“妹子,那你直接和哥说吧,你想要我怎么干。这事儿听着也太离奇了,不过我是信的。你是打咱这酒吧嫁出去的,瞧见没?哥还往墙上挂着你画的世界名画呢,心里一直就是有你的。”
胡新成诚心诚意地说。这时看他那模样何止不像个流氓?更像一个正听亲妹妹讲述家事的老大哥,并为妹妹的不幸遭遇扼腕叹息,随时能气到拍案而起。
鞠小凤颇有些感动了。离开家乡,意味她在世上再也没了亲人。老家的那一家子要她的钱时眉头也不皱一下,拿了钱以后就会开始抱怨她那钱赚得不干净,说的话叫一个难听,他们何止不像亲人?压根就不像人!
离家后,鞠小凤只回家过过一个春节,那之后,家的概念在意识里就逐渐淡泊了,时至今日,她有充分的理由相信,父母对她的生养之恩她早就还清了,甚至还翻了倍,所以成功嫁给盛悦董事长后,她给村里的村长发了封声明信,一次性付清三十万块钱,从此和那座贫瘠的村庄断绝关系,两不相欠。
发声明的那天,她鞠小凤就算是从一片恶土中拔根了,鞠家清明节给老祖宗上坟也好,家里出了红白喜事也好,都不要再惦记着她,她也不会再给他们掏一分钱了。
嫁给高允之后,鞠小凤以为她终于能拥有一个属于自己的温馨小家了,谁知她是一脚踩进了深渊,高家之可怕,她原生的家庭可完全不能比!
如今落难时找到胡新成,他能表现得如此体贴,竟又给了鞠小凤那种久违的、回家的感觉。
她不禁暗暗责怪自己,怎么能嫌弃这酒吧肮脏,以至于两年都没再回来看过一眼呢?俗话说人走茶凉,皮哥一开始拉脸子给她看,不全得怨她自己吗?就算高允禁止,平时暗地里和人家走动走动,关系也肯定是能维持的。

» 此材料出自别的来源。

### src/include/sht_pkg.sv
// Constants, register map and state types for the event enable and tuning block.
// Assumes a 32-bit Avalon-MM slave port with a word address and one clock.
package sht_pkg;

	// Word indexes of the registers; byte address is four times the index.
	localparam logic [2:0] IDX_FLAGS  = 3'h0;
	localparam logic [2:0] IDX_MASK   = 3'h1;
	localparam logic [2:0] IDX_ENABLE = 3'h2;
	localparam logic [2:0] IDX_CTRL2  = 3'h3;
	localparam logic [2:0] IDX_INJECT = 3'h4;

	// Event bits that exist in the flag, mask, enable and inject registers.
	localparam logic [31:0] EVT_VALID = 32'h017f7137;
	// Event bits that count as errors for the summary bit.
	localparam logic [31:0] EVT_ERRS  = 32'h017f0000;
	// Position of the read-only summary error bit in the flag register.
	localparam int          ERR_SUM_BIT = 15;
	localparam logic [31:0] ZERO_WORD = 32'h00000000;

	// Field positions of host_control_two.
	localparam int TUNED_BIT  = 23;
	localparam int ALIGNMENT_RUNNING_BIT = 22;
	localparam int SPEED_LSB  = 16;
	localparam int AUTO_STOP_BIT = 7;

	// Speed mode codes.
	localparam logic [2:0] SPEED_SDR12  = 3'h0;
	localparam logic [2:0] SPEED_SDR25  = 3'h1;
	localparam logic [2:0] SPEED_SDR50  = 3'h2;
	localparam logic [2:0] SPEED_SDR104 = 3'h3;
	localparam logic [2:0] SPEED_DDR50  = 3'h4;

	// Auto-command status as reported by the command engine.
	typedef struct packed {
		logic auto_stop_fault;
		logic auto_index_fault;
		logic auto_endbit_fault;
		logic auto_crc_fault;
		logic auto_timeout_fault;
		logic auto_skipped;
	} sht_auto_t;

	// Tuning sequence states.
	typedef enum logic [0:0] {TUNE_IDLE, TUNE_BUSY} sht_tune_t;

	// Whole state of the block.
	typedef struct packed {
		logic [31:0] flags_reg;
		logic [31:0] mask_reg;
		logic [31:0] enable_reg;
		logic [31:0] inject_reg;
		logic        tuned_reg;
		sht_tune_t   tune_reg;
		logic [2:0]  speed_reg;
		sht_auto_t   auto_reg;
		logic        wait_reg;
		logic [31:0] rdata_reg;
		logic        irq_reg;
	} sht_state_t;

endpackage

### src/logic/sht_event_ctrl.sv
// Event flags, event enable, event injection and speed/tuning control.
// Assumes an Avalon-MM master that holds each request until waitrequest is low.
//
// The address map and register access over Avalon-MM were chosen for this implementation.
`timescale 1ns/1ps
module sht_event_ctrl
	import sht_pkg::*;
(
	// Clock and reset.
	input  wire logic        ref_clk,
	input  wire logic        rst,
	// Avalon-MM slave port, word addressed.
	input  wire logic [2:0]  avs_address,
	input  wire logic        avs_read,
	input  wire logic        avs_write,
	input  wire logic [31:0] avs_writedata,
	input  wire logic [3:0]  avs_byteenable,
	output logic      [31:0] avs_readdata,
	output logic             avs_waitrequest,
	// Event pulses from the card engines, one bit per flag position.
	input  wire logic [31:0] event_in,
	// Auto-command status from the command engine.
	input  wire sht_auto_t   auto_status,
	// Tuning engine reports completion or that no tuning is needed.
	input  wire logic        tune_done,
	// Control toward the card side and the processor.
	output logic             cpu_irq_out,
	output logic             tuned_clk_sel,
	output logic             alignment_running,
	output logic [2:0]       bus_speed_select
);

	////////////////////////////////////////////////////////////////////////
	// State and bus decode.

	// Registered state and its next value.
	sht_state_t st_reg;
	sht_state_t st_next;

	// Request present on the bus.
	logic req;
	// Write committed in this cycle.
	logic wr_go;
	// Byte lanes of the write data merged over a register.
	logic [31:0] be_mask;
	// Flag register as software reads it, summary bit included.
	logic [31:0] flags_view;
	// Control register as software reads it.
	logic [31:0] ctrl2_view;
	// Events injected by this write.
	logic [31:0] inj_pulse;
	// Events that may set flags this cycle.
	logic [31:0] set_vec;
	// Flags cleared by this write.
	logic [31:0] clr_vec;

	assign req = avs_read | avs_write;
	assign wr_go = avs_write & ~st_reg.wait_reg;

	// Byte enables widened to one bit per data bit.
	genvar g;
	generate
		for (g = 0; g < 4; g++)
		begin : gen_lane
			assign be_mask[g*8 +: 8] = {8{avs_byteenable[g]}};
		end
	endgenerate

	////////////////////////////////////////////////////////////////////////
	// Read views.

	// Summary error bit is derived, never stored or written.
	always_comb
	begin
		flags_view = st_reg.flags_reg;
		flags_view[ERR_SUM_BIT] = |(st_reg.flags_reg & EVT_ERRS);
	end

	// Control register image; unused bits read as zero.
	always_comb
	begin
		ctrl2_view = ZERO_WORD;
		ctrl2_view[TUNED_BIT] = st_reg.tuned_reg;
		ctrl2_view[ALIGNMENT_RUNNING_BIT] = (st_reg.tune_reg == TUNE_BUSY);
		ctrl2_view[SPEED_LSB +: 3] = st_reg.speed_reg;
		ctrl2_view[AUTO_STOP_BIT] = st_reg.auto_reg.auto_stop_fault;
		ctrl2_view[4:0] = st_reg.auto_reg[4:0];
	end

	////////////////////////////////////////////////////////////////////////
	// Event set and clear terms.

	// Injection fires only on the committing write edge.
	always_comb
	begin
		inj_pulse = ZERO_WORD;
		clr_vec = ZERO_WORD;
		if (wr_go && avs_address == IDX_INJECT)
		begin
			// Ones fake events, zeros do nothing.
			inj_pulse = avs_writedata & be_mask & EVT_VALID;
		end
		if (wr_go && avs_address == IDX_FLAGS)
		begin
			// Software clears a flag by writing one to it.
			clr_vec = avs_writedata & be_mask & EVT_VALID;
		end
		// Real and injected events pass the same mask.
		set_vec = (event_in | inj_pulse) & st_reg.mask_reg & EVT_VALID;
	end

	////////////////////////////////////////////////////////////////////////
	// Next state.

	// One process computes every next value of the state.
	always_comb
	begin
		st_next = st_reg;
		// Wait is high by default and drops for one cycle per request.
		st_next.wait_reg = ~(req & st_reg.wait_reg);
		// Read data is taken while waiting, so it stands in the answer cycle.
		if (avs_read && st_reg.wait_reg)
		begin
			case (avs_address)
				IDX_FLAGS:  st_next.rdata_reg = flags_view;
				IDX_MASK:   st_next.rdata_reg = st_reg.mask_reg;
				IDX_ENABLE: st_next.rdata_reg = st_reg.enable_reg;
				IDX_CTRL2:  st_next.rdata_reg = ctrl2_view;
				IDX_INJECT: st_next.rdata_reg = st_reg.inject_reg;
				default:    st_next.rdata_reg = ZERO_WORD;
			endcase
		end
		// A set arriving with its clear wins.
		st_next.flags_reg = (st_reg.flags_reg & ~clr_vec) | set_vec;
		// Register writes keep only documented bits.
		if (wr_go)
		begin
			case (avs_address)
				IDX_MASK:
				begin
					st_next.mask_reg = ((st_reg.mask_reg & ~be_mask)
						| (avs_writedata & be_mask)) & EVT_VALID;
				end
				IDX_ENABLE:
				begin
					st_next.enable_reg = ((st_reg.enable_reg & ~be_mask)
						| (avs_writedata & be_mask)) & EVT_VALID;
				end
				IDX_INJECT:
				begin
					st_next.inject_reg = ((st_reg.inject_reg & ~be_mask)
						| (avs_writedata & be_mask)) & EVT_VALID;
				end
				IDX_CTRL2:
				begin
					if (avs_byteenable[2])
					begin
						st_next.tuned_reg = avs_writedata[TUNED_BIT];
						st_next.speed_reg = avs_writedata[SPEED_LSB +: 3];
					end
				end
				default:
				begin
					st_next.rdata_reg = st_next.rdata_reg;
				end
			endcase
		end
		// Tuning: a start counts only when idle and a completion only when busy.
		case (st_reg.tune_reg)
			TUNE_IDLE:
			begin
				if (wr_go && avs_address == IDX_CTRL2 && avs_byteenable[2]
					&& avs_writedata[ALIGNMENT_RUNNING_BIT])
				begin
					st_next.tune_reg = TUNE_BUSY;
				end
			end
			TUNE_BUSY:
			begin
				if (tune_done)
				begin
					st_next.tune_reg = TUNE_IDLE;
				end
			end
			default:
			begin
				st_next.tune_reg = TUNE_IDLE;
			end
		endcase
		// Auto-command status is sampled every cycle.
		st_next.auto_reg = auto_status;
		// Interrupt is every flag ANDed with its enable, ORed together.
		st_next.irq_reg = |(st_reg.flags_reg & st_reg.enable_reg);
		if (rst)
		begin
			st_next = '0;
			st_next.wait_reg = 1'b1;
			st_next.tune_reg = TUNE_IDLE;
		end
	end

	////////////////////////////////////////////////////////////////////////
	// State register.

	// The whole state is registered on the clock.
	always_ff @(posedge ref_clk)
	begin
		st_reg <= st_next;
	end

	// Outputs come straight from state flip-flops.
	assign avs_readdata = st_reg.rdata_reg;
	assign avs_waitrequest = st_reg.wait_reg;
	assign cpu_irq_out = st_reg.irq_reg;
	assign tuned_clk_sel = st_reg.tuned_reg;
	assign alignment_running = (st_reg.tune_reg == TUNE_BUSY);
	assign bus_speed_select = st_reg.speed_reg;

	// Helper: enabled flags of the previous cycle.
	logic [31:0] live_prev;
	always_ff @(posedge ref_clk)
	begin
		live_prev <= st_reg.flags_reg & st_reg.enable_reg;
	end
endmodule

这时再套近乎也不迟,反正胡新成和她还没生疏到打对面撞见也不认识的程度,胡新成是愿意帮她的。
“皮哥,”鞠小凤笑得特别甜,甜到不含一点杂质,胡新成也止不住心中一颤。可他的心就是冷硬的,谁也不可能把那颗块血糊糊的石头捂热,一转眼他那种秃鹰似的狠辣就又悄悄爬进了瞳孔里。
“怎么说?”
“嗯,是这样的。我呢,给高允布了个迷魂阵。我没给他看那张照片,而是把照片内容画成了一幅画。经过这一转折,他摸不清我的底细,不知道我到底掌握了他多大的秘密,而这就是我来找你的原因。”

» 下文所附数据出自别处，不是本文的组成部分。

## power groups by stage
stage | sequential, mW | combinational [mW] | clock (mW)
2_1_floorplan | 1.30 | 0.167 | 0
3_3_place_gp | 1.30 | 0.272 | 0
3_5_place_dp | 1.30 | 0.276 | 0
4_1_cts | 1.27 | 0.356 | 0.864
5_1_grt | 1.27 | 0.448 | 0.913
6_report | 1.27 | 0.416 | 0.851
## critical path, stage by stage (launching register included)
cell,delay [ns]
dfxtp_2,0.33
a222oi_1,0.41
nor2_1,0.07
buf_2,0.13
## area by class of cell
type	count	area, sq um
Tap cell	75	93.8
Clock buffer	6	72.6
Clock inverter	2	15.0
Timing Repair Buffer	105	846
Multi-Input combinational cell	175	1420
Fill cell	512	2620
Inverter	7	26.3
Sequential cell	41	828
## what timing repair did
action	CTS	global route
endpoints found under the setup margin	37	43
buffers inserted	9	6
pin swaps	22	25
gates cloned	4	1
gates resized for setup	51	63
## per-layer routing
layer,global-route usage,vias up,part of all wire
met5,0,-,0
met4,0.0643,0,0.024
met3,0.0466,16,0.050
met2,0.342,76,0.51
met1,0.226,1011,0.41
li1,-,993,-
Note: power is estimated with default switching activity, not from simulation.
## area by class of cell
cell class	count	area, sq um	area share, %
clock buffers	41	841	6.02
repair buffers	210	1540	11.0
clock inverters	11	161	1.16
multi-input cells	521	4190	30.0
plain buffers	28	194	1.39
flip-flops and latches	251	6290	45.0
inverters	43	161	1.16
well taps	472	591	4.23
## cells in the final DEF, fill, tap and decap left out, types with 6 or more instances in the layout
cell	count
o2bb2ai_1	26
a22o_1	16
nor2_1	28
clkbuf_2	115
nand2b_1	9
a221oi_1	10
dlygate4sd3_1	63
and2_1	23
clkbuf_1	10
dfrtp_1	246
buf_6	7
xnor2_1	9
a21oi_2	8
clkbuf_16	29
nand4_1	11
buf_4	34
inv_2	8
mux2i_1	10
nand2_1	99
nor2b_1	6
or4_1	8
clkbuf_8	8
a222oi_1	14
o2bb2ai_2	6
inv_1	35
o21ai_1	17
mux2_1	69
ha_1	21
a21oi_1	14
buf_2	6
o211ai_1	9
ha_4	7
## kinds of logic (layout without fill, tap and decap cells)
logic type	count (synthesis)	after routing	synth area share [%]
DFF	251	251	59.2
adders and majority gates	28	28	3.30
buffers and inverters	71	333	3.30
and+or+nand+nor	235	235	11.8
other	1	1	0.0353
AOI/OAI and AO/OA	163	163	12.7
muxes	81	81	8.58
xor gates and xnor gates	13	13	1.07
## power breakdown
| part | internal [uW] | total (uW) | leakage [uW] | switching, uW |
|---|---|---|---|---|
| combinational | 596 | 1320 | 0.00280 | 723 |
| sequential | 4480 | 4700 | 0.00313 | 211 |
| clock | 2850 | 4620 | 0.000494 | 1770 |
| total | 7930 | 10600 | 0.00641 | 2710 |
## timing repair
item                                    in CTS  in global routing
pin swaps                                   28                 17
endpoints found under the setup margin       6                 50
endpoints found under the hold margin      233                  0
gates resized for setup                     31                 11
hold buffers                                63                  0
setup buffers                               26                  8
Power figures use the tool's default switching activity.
$ cat config.mk
export PLATFORM = sky130hd
export DESIGN_NAME = dopio_top
export DESIGN_NICKNAME = d
export VERILOG_FILES = /design/src/design/dopio_port_pin.v /design/src/design/dopio_top.v
export VERILOG_INCLUDE_DIRS = /design/src /design/src/common
export SDC_FILE = /design/constraint.sdc
export NUM_CORES = 1
export LEC_CHECK = 0
export BUFFER_PORTS_ARGS = -buffer_cell sky130_fd_sc_hd__buf_2
export CAP_MARGIN = 5
export CORE_MARGIN = 2
export CORE_UTILIZATION = 56
export CTS_BUF_LIST = sky130_fd_sc_hd__clkbuf_8
export CTS_CLUSTER_DIAMETER = 80
export CTS_CLUSTER_SIZE = 16
export DETAILED_ROUTE_END_ITERATION = 12
export GPL_TIMING_DRIVEN = 0
export PLACE_DENSITY = 0.79
export SKIP_LAST_GASP = 1
export SYNTH_ARGS = -nofsm -noshare
export SYNTH_HDL_FRONTEND = slang
export SYNTH_SLANG_ARGS = --single-unit
$ cat constraint.sdc
create_clock -name core_clk_i -period 2 [get_ports core_clk_i]
set_clock_uncertainty 0.2 [all_clocks]
set_input_delay 0.5 -clock core_clk_i [delete_from_list [all_inputs] [get_ports core_clk_i]]
set_output_delay 0.5 -clock core_clk_i [all_outputs]
set_load 0.005 [all_outputs]
$ cat src/common/dopio_defs.vh
`ifndef DOPIO_DEFS_VH
`define DOPIO_DEFS_VH
// register indices on the plain register port
`define DOPIO_ADDR_W 3
`define DOPIO_REG_P2_DIR 3'h0
`define DOPIO_REG_P2_DATA 3'h1
`define DOPIO_REG_P2_PULL 3'h2
`define DOPIO_REG_P3_DIR 3'h3
`define DOPIO_REG_P3_DATA 3'h4
`define DOPIO_REG_P3_PULL 3'h5
`define DOPIO_REG_HOST_CTRL 3'h6
// host interface control field positions
`define DOPIO_HCH1_BIT 0
`define DOPIO_HCH2_BIT 1
`define DOPIO_HCH3_BIT 2
// reset values
`define DOPIO_RST_BYTE 8'h00
`define DOPIO_RST_HOST 3'h0
// host bus pin positions on the third port
`define DOPIO_HB_SERIRQ 7
`define DOPIO_HB_CLK 6
`define DOPIO_HB_RESET 5
`define DOPIO_HB_FRAME 4
`endif

$ cat src/design/dopio_port_pin.v
// ----------------------------------------
// one 8-bit port: pad drive, pull-up, read-back
// ----------------------------------------
module dopio_port_pin #(
  parameter WIDTH = 8
) (
  input wire [WIDTH-1:0] dir_i,
  input wire [WIDTH-1:0] data_i,
  input wire [WIDTH-1:0] pull_ctrl_i,
  input wire [WIDTH-1:0] pin_in_i,
  input wire pull_allow_i,
  output wire [WIDTH-1:0] pin_oe_o,
  output wire [WIDTH-1:0] pin_out_o,
  output wire [WIDTH-1:0] pull_en_o,
  output wire [WIDTH-1:0] read_o
);
  assign pin_oe_o = dir_i;
  assign pin_out_o = data_i;
  assign pull_en_o = {WIDTH{pull_allow_i}} & ~dir_i & pull_ctrl_i;
  assign read_o = (dir_i & data_i) | (~dir_i & pin_in_i);
endmodule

“小凤,我要是没听错,幸福林诊所你其实打很早起就没去过了对吧?”
“是啊是啊,我就只是在很多年前去咨询过一次,本来要交诊费的,结果突然听说一个熟人也在那看病,立即就打消主意走了。可我万万没料到,几年后高允会出现在那里,他……”
“也就是说,幸福林诊所后来发生过什么事,你完全不知道?”不等鞠小凤说完,胡新成故作柔和的音调就又狠厉起来。
鞠小凤一惊,急忙收住,转而结结巴巴地问:“幸福林,能……能出什么事啊?”
办公室没开灯,所有光线都来自玻璃窗外。雨是停了,盛夏时节,到七点天也还没黑透,所以黄昏那一点弱光惨淡地将办公室照亮一小半,胡新成的脸背着玻璃窗却像在发出暗暗的黑光,鞠小凤猛然错觉,那是一张刚从地底下爬上来的鬼脸,她震惊地想:“我,我是不是弄错了什么?”
来不及了。
胡新成的脖子伸得老长,隔着桌子将满嘴烟味喷到了鞠小凤脸上,他阴森森笑着说:“幸福林里的医生护士,全死光了,死得还挺惨。你知道他们被杀的原因吗?其实那叫做灭口,谁叫林宏寿不听人劝,又贪婪地想得到本来就不属于他的钱财呢?最关键的是什么,你懂吗?小凤,你肯定想说不懂,那我就告诉你,林宏寿的嘴巴不安静,要挟了他不该要挟的人,所以他不能再继续活在世上了。”
“皮哥,你……你这是什么意思?你和我说这些话做什么?你怎么知道,幸福林的医生叫,叫林宏寿?”
鞠小凤嘴里不停发问,可她脑子里,答案在一个接一个往外冒,每一个都让她无比的绝望。